You can remove default exclusions from the migration, but not from the system or the exclusion templates list.

Hadoop Distributed File System (HDFS)#

The default exclusions are:

ExclusionExclusion typeDescription
(/|/.*/)..COPYING$.*Regex (Automata)HDFS copying files
(/|/.*/)\\.hive-staging.*Regex (Automata)Hive staging directories
(/|/.*/)\\.spark-staging-.*Regex (Automata)Spark staging directories
(/|/.*/)_temporary.*Regex (Automata)Spark temporary directories
(/|/.*/)\\.Trash(/.*)?Regex (Automata)HDFS trash directories
(/|/.*/)\\.snapshot(/.*)?Regex (Automata)HDFS Snapshot directories

The Hive or Spark directories are used to stage temporary files during Hive or Spark jobs. These are automatically deleted by Hive or Spark after use, and are excluded by default to avoid the migration of unnecessary data.
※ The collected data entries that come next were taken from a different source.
==> src/rtl/hifigan_act_pkg.sv <==
// Shared definitions for the HiFi-GAN activation units: mode encodings and
// the default Q15 leaky slope.
package hifigan_act_pkg;

  typedef enum logic [1:0] {
    ACT_LEAKY  = 2'd0,
    ACT_RELU   = 2'd1,
    ACT_BYPASS = 2'd2
  } act_mode_e;

  // 0.1 in Q15
  localparam int ACT_DEFAULT_SLOPE = 3277;

endpackage

==> src/rtl/leaky_relu_lane.sv <==
// Per-lane combinational datapath: the slope product feeding stage 1, and the
// round/saturate/select that turns a stage-1 product into the stage-2 result.
module leaky_relu_lane
  import hifigan_act_pkg::*;
#(
  parameter int DATA_W  = 16,
  parameter int SLOPE_W = 16,
  parameter int FRAC_W  = 15
) (
  input  logic [DATA_W-1:0]         x,
  input  logic [SLOPE_W-1:0]        slope,
  output logic [DATA_W+SLOPE_W-1:0] prod,
  input  logic [DATA_W-1:0]         x_r,
  input  logic                      neg_r,
  input  logic [1:0]                mode_r,
  input  logic [DATA_W+SLOPE_W-1:0] prod_r,
  output logic [DATA_W-1:0]         y
);

  localparam int PROD_W = DATA_W + SLOPE_W;
  localparam logic [PROD_W:0] RND = (PROD_W+1)'(1) << (FRAC_W - 1);

  logic signed [PROD_W-1:0] x_ext;
  logic signed [PROD_W-1:0] slope_ext;
  logic [PROD_W:0]          sum;
  logic [PROD_W:0]          shifted;
  logic                     fits;
  logic [DATA_W-1:0]        scaled;

  assign x_ext     = {{SLOPE_W{x[DATA_W-1]}}, x};
  assign slope_ext = {{DATA_W{slope[SLOPE_W-1]}}, slope};
  assign prod      = x_ext * slope_ext;

  // One guard bit above the product keeps the rounding add from wrapping.
  assign sum     = {prod_r[PROD_W-1], prod_r} + RND;
  assign shifted = $signed(sum) >>> FRAC_W;
  assign fits    = (&shifted[PROD_W:DATA_W-1]) | ~(|shifted[PROD_W:DATA_W-1]);
  assign scaled  = fits ? shifted[DATA_W-1:0] :
                   (shifted[PROD_W] ? {1'b1, {(DATA_W-1){1'b0}}}
                                    : {1'b0, {(DATA_W-1){1'b1}}});

  always_comb begin
    y = x_r;
    if (neg_r) begin
      case (mode_r)
        ACT_LEAKY: y = scaled;
        ACT_RELU:  y = '0;
        default:   y = x_r;
      endcase
    end
  end

endmodule

==> src/rtl/leaky_relu_stream.sv <==
// Streaming multi-lane Leaky ReLU: two-stage pipeline with a single global
// advance enable, so a stalled output freezes the whole pipe.
module leaky_relu_stream
  import hifigan_act_pkg::*;
#(
  parameter int DATA_W    = 16,
  parameter int FRAC_W    = 15,
  parameter int SLOPE_W   = 16,
  parameter int LANES     = 4,
  parameter int SLOPE_RST = ACT_DEFAULT_SLOPE
) (
  input  logic                      clk,
  input  logic                      rst_n,
  input  logic                      cfg_we,
  input  logic [1:0]                cfg_mode,
  input  logic [SLOPE_W-1:0]        cfg_slope,
  input  logic                      s_valid,
  output logic                      s_ready,
  input  logic [LANES*DATA_W-1:0]   s_data,
  input  logic                      s_last,
  output logic                      m_valid,
  input  logic                      m_ready,
  output logic [LANES*DATA_W-1:0]   m_data,
  output logic                      m_last
);

  localparam int PROD_W = DATA_W + SLOPE_W;
  localparam int BEAT_W = LANES * DATA_W;

  logic                    en;
  logic [1:0]              mode_q, mode_d;
  logic [SLOPE_W-1:0]      slope_q, slope_d;

  logic                    s1_valid_q, s1_valid_d;
  logic [BEAT_W-1:0]       s1_data_q, s1_data_d;
  logic [LANES-1:0]        s1_neg_q, s1_neg_d;
  logic [1:0]              s1_mode_q, s1_mode_d;
  logic [LANES*PROD_W-1:0] s1_prod_q, s1_prod_d;
  logic                    s1_last_q, s1_last_d;

  logic                    m_valid_q, m_valid_d;
  logic [BEAT_W-1:0]       m_data_q, m_data_d;
  logic                    m_last_q, m_last_d;

  logic [LANES*PROD_W-1:0] prod_c;
  logic [BEAT_W-1:0]       y_c;
  logic [LANES-1:0]        neg_c;

  for (genvar i = 0; i < LANES; i++) begin : g_lane
    assign neg_c[i] = s_data[i*DATA_W + DATA_W - 1];

    leaky_relu_lane #(
      .DATA_W (DATA_W),
      .SLOPE_W(SLOPE_W),
      .FRAC_W (FRAC_W)
    ) u_lane (
      .x     (s_data[i*DATA_W +: DATA_W]),
      .slope (slope_q),
      .prod  (prod_c[i*PROD_W +: PROD_W]),
      .x_r   (s1_data_q[i*DATA_W +: DATA_W]),
      .neg_r (s1_neg_q[i]),
      .mode_r(s1_mode_q),
      .prod_r(s1_prod_q[i*PROD_W +: PROD_W]),
      .y     (y_c[i*DATA_W +: DATA_W])
    );
  end

  assign en      = !m_valid_q || m_ready;
  assign s_ready = en;
  assign m_valid = m_valid_q;
  assign m_data  = m_data_q;
  assign m_last  = m_last_q;

  // Beats capture the config registers, not cfg_*, so a same-cycle write
  // only reaches the beats accepted afterwards.
  always_comb begin
    mode_d     = mode_q;
    slope_d    = slope_q;
    s1_valid_d = s1_valid_q;
    s1_data_d  = s1_data_q;
    s1_neg_d   = s1_neg_q;
    s1_mode_d  = s1_mode_q;
    s1_prod_d  = s1_prod_q;
    s1_last_d  = s1_last_q;
    m_valid_d  = m_valid_q;
    m_data_d   = m_data_q;
    m_last_d   = m_last_q;

    if (cfg_we) begin
      mode_d  = cfg_mode;
      slope_d = cfg_slope;
    end

    if (en) begin
      s1_valid_d = s_valid;
      if (s_valid) begin
        s1_data_d = s_data;
        s1_neg_d  = neg_c;
        s1_mode_d = mode_q;
        s1_prod_d = prod_c;
        s1_last_d = s_last;
      end
      m_valid_d = s1_valid_q;
      if (s1_valid_q) begin
        m_data_d = y_c;
        m_last_d = s1_last_q;
      end
    end
  end

  always_ff @(posedge clk) begin
    if (!rst_n) begin
      mode_q     <= 2'(ACT_LEAKY);
      slope_q    <= SLOPE_W'(SLOPE_RST);
      s1_valid_q <= 1'b0;
      s1_data_q  <= '0;
      s1_neg_q   <= '0;
      s1_mode_q  <= '0;
      s1_prod_q  <= '0;
      s1_last_q  <= 1'b0;
      m_valid_q  <= 1'b0;
      m_data_q   <= '0;
      m_last_q   <= 1'b0;
    end else begin
      mode_q     <= mode_d;
      slope_q    <= slope_d;
      s1_valid_q <= s1_valid_d;
      s1_data_q  <= s1_data_d;
      s1_neg_q   <= s1_neg_d;
      s1_mode_q  <= s1_mode_d;
      s1_prod_q  <= s1_prod_d;
      s1_last_q  <= s1_last_d;
      m_valid_q  <= m_valid_d;
      m_data_q   <= m_data_d;
      m_last_q   <= m_last_d;
    end
  end

endmodule

==> config.mk <==
export PLATFORM = sky130hd
export DESIGN_NAME = leaky_relu_stream
export DESIGN_NICKNAME = d
export VERILOG_FILES = /design/src/rtl/hifigan_act_pkg.sv /design/src/rtl/leaky_relu_lane.sv /design/src/rtl/leaky_relu_stream.sv
export SDC_FILE = /design/constraint.sdc
export NUM_CORES = 2
export LEC_CHECK = 0
export CAP_MARGIN = 40
export CORE_MARGIN = 1.5
export CORE_UTILIZATION = 25
export DETAILED_ROUTE_END_ITERATION = 6
export GPL_TIMING_DRIVEN = 0
export PLACE_DENSITY = 0.36
export SLEW_MARGIN = 20
export SYNTH_ARGS = -nofsm -noshare
export SYNTH_HDL_FRONTEND = slang
export SYNTH_HIERARCHICAL = 1
export SYNTH_SLANG_ARGS = --single-unit
==> constraint.sdc <==
create_clock -name clk -period 13.4 [get_ports clk]
set_clock_uncertainty 0.05 [all_clocks]
set_input_delay 2.01 -clock clk [delete_from_list [all_inputs] [get_ports clk]]
set_output_delay 2.01 -clock clk [all_outputs]
set_load 0.02 [all_outputs]
==> results by group <==
Clock network
  – Inserted Clock Buffers: 29
  – Clock Latency Late Sink: 0.62 ns
  – Maximum buffer depth of the clock tree: 3
  – Post-CTS Setup Bufs: 0
  – Post-cts gate resize count: 0
  – CTS sink count: 224
  – CTS tree: yes
  – Root buffer cell: clkbuf_16
  – Clock slew at reported path FFs: 0.06 ns
  – Htree depth: 1
  – Post-CTS Hold Buffers: 0

STA
  – Final hold viol count: 0
  – TNS Setup: 0 ns
  – Setup repair after global routing missed its margin: no
  – Final Slew Violations: 0
  – Final period util: 71.9%
  – Final worst path period need: 9.64 ns
  – Measured slew at the worst slew-check pin: 0.888 ns
  – FMAX: 104 MHz
  – Relative slew slack: 40.0%
  – Final setup fails: 0

Worst setup path
  – Flop-to-flop setup slack: 5.22 ns
  – CP required: 13.88 ns
  – CP max stage cell: clkdlybuf4s50_1
  – Critical Path Fanout Max: 10
  – FF-to-FF End: s1_prod_q[31]$_SDFFE_PN0P_
  – Slowest stage delay, CP: 0.93 ns
  – Crit Path Class: input pin to register
  – FF-to-FF path depth: 22
  – Worst EP arrival: 10.12 ns
  – R2r startpoint: slope_q[15]$_SDFFE_PN0P_
  – Critical path launch point type: input pin
  – CP Capture Type: register
  – Crit path top cell by count: fa_1
  – Crit path cell chain: clkdlybuf4s50_1 -> clkbuf_1 -> nand2_1 -> fa_1 -> inv_1 -> fa_1 -> inv_1 -> fa_1 -> inv_1 -> fa_1 -> fa_1 -> inv_1 -> fa_1 -> inv_1 -> ha_1 -> and4_1 -> nand3_2 -> a2111oi_4 -> o211ai_4 -> a2111oi_4 -> nor4_1 -> a311oi_1 -> nand2_1 -> mux2i_1

Placed design
  – Dpl cells: 8363
  – Routability cong.: 0.794
  – # port buffers: 152
  – HPWL after DPL: 146 mm

Synth
  – Mapped Area: 0.0497 sq mm
  – YS warnings: 6
  – Syn Nets: 7024
  – Syn_area_per_cell: 8.94 sq um
  – Syn Inst Count: 5556

GRT
  – Pin count of the biggest net entering global routing: 30
  – Vias in the first global route: 40300
  – Gr usage total: 18.0%
  – Initial antenna violation count: 26
  – Gr ovfl total: 0
  – First-pass GRT wire length: 269 mm

Cells and area
  – Synth-to-layout area growth: 12.5%
  – Nets@finish: 7224
  – Filler instances: 21400
  – Final Instance Count excl. Fillers: 8429
  – Share of cells above drive strength 1: 2.84%

Routing
  – Post-DR vias/cell: 4.33
  – Vias: 36500
  – Post-route ant nets: 0
  – First DRT Iteration DRCs: 1794
  – Wire per inst: 21.1 um
  – Routed wire length: 178 mm
  – First-pass detailed-route iteration total: 5
  – Detailed-route DRC error count: 0

Run
  – Max-Cap Viols: 0

Worst hold path
  – Hold_sp: s1_data_q[50]$_SDFFE_PN0P_
  – Hold depth: 2
  – Hold WC Path Type: register to register
  – Worst Hold Endpoint: s1_data_q[50]$_SDFFE_PN0P_

Die
  – CORE AREA: 0.197 sq mm
  – Io pins: 155
  – Die Ht: 449 um
  – DIE WIDTH: 449 um
  – Starting Density: 25.2%
  – Row count: 163
  – Total Die Area: 0.201 sq mm

Status
  – Status: completed
## cells in the final DEF, fill, tap and decap left out, drive strengths merged, types with 6 or more instances in the layout
cell and n:
o21bai 12, a21oi 93, and2 495, nand3 53
nor2b 22, o21a 13, a211oi 8, nand4 11
and3 21, dfxtp 224, buf 63, nor3 19
nand2 1014, o211ai 21, diode 11, a21o 25
a22oi 20, nand2b 31, a22o 23, a41oi 6
a31oi 7, xnor2 109, mux2i 222, clkdlybuf4s50 152
fa 1048, xor2 49, inv 1184, nand3b 7
o21ai 57, nor2 123, ha 332, or3 8
clkbuf 230
## area by class of cell
class / instances / area, sq um / share of cell area (%)
inverters: 1182 / 4440 / 7.94
diodes: 11 / 27.5 / 0.0493
clock inverters: 10 / 125 / 0.224
clock buffers: 43 / 868 / 1.55
well taps: 2640 / 3300 / 5.91
flip-flops and latches: 224 / 4540 / 8.12
repair buffers: 169 / 1840 / 3.29
multi-input cells: 3917 / 39700 / 71.0
plain buffers: 233 / 1060 / 1.89
## layer usage
| layer | GRT usage (%) | vias to the layer above | part of all wire, % |
|---|---|---|---|
| li1 | - | 17000 | - |
| met1 | 23.0 | 18700 | 43 |
| met2 | 32.7 | 593 | 51 |
| met3 | 1.07 | 157 | 2.8 |
| met4 | 4.95 | 0 | 3.2 |
| met5 | 0 | - | 0 |
## how the worst max path moves through the flow
stage	start	endpoint	slack, ns	cells after the start
finish	s_data[7]	s1_prod_q[31]$_SDFFE_PN0P_	3.76	24
global route	s_data[6]	s1_prod_q[31]$_SDFFE_PN0P_	3.32	24
floorplan	s_data[47]	s1_prod_q[94]$_SDFFE_PN0P_	5.47	22
detailed placement	s_data[6]	s1_prod_q[31]$_SDFFE_PN0P_	3.11	24
global placement	s_data[6]	s1_prod_q[31]$_SDFFE_PN0P_	3.09	24
CTS	s_data[6]	s1_prod_q[31]$_SDFFE_PN0P_	3.76	24
## critical path, delay by kind of cell
kind            cells  cell delay, ns
fa+ha+maj           7            3.47
compound gates      4            1.79
simple gates        5            0.81
buf+inv             7            1.83
mux                 1            0.16
## registers in the layout, indices dropped and copies added (netlist names)
register / count
m_valid: 1
s1_data_q: 64
m_last: 1
s1_valid_q: 1
slope_q: 16
s1_last_q: 1
mode_q: 2
m_data: 64
s1_prod_q: 72
s1_mode_q: 2
## through the flow
stage	util [%]	area, sq um	hold slack (ns)	setup WS, ns
CTS	28.3	55800	0.410	3.76
global route	28.3	55800	0.425	3.32
floorplan	-	49700	0.384	5.47
global placement	27.6	54500	0.394	3.09
detailed placement	27.8	54800	0.399	3.11
finish	28.3	55900	0.409	3.76
Power is not shown: default switching activity piles up to over one toggle a cycle in this logic, so the estimate is an artifact.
The HDFS Snapshot and trash directories are (generally) only relevant to the local cluster and excluded to avoid migration of unnecessary data.

Azure Data Lake Storage (ADLS) Gen2#

The default exclusions are:

ExclusionExclusion typeDescription
[.|\\/]$Regex (JAVA_PCRE)File names cannot end with . or ' '
.*([^\\/]*\\/){255,}.*Regex (Automata)Blob names cannot exceed 254 path segments
.{1025,}Regex (JAVA_PCRE)File name length cannot exceed 1024
5 TBFile sizeFile size cannot exceed 5TB

These exclusions cover many of the limitations set by ADLS Gen2 directory and file naming rules.

Google Cloud Storage#

The default exclusions are:

ExclusionExclusion typeDescription
.*[\r\n].*Regex (Automata)File name cannot contain carriage return or line feeds
.{1025,}Regex (JAVA_PCRE)File name length cannot exceed 1024
\\.\\.?Regex (Automata)File name cannot be named . or ..
16 TBFile sizeFile size cannot exceed 16TB

These exclusions cover the limitations set by Google Cloud object naming guidelines.

Configure exclusions#

You can define additional exclusions which you can apply to specific migrations to ignore any matching content.
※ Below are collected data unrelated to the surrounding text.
### config.mk
export PLATFORM = sky130hd
export DESIGN_NAME = multiplexor_display
export DESIGN_NICKNAME = d
export VERILOG_FILES = /design/src/rtl/multiplexor_display.sv
export SDC_FILE = /design/constraint.sdc
export NUM_CORES = 1
export LEC_CHECK = 0
export ABC_CLOCK_PERIOD_IN_PS = 4059
export CAP_MARGIN = 10
export CORE_AREA = 2 2 57 99
export CTS_BUF_LIST = sky130_fd_sc_hd__clkbuf_4
export DETAILED_ROUTE_END_ITERATION = 10
export DIE_AREA = 0 0 59 101
export GPL_ROUTABILITY_DRIVEN = 0
export PLACE_DENSITY = 0.83
export SLEW_MARGIN = 0
export SYNTH_ARGS = -nofsm -noshare
export SYNTH_HDL_FRONTEND = slang
export SYNTH_SLANG_ARGS = --single-unit
### constraint.sdc
create_clock -name clk -period 4.06 [get_ports clk]
set_input_delay 0.609 -clock clk [delete_from_list [all_inputs] [get_ports clk]]
set_output_delay 0.609 -clock clk [all_outputs]
set_load 0.005 [all_outputs]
You can configure exclusions with the UI or the CLI.

Configure exclusions with the UI#

Define and assign exclusions to new or existing migrations.

Add new exclusions#

Adding exclusions to an existing migration changes the future actions performed for that migration, but doesn't affect previously migrated content. To add new exclusions:

  1. Under Migrations, select Exclusion Templates.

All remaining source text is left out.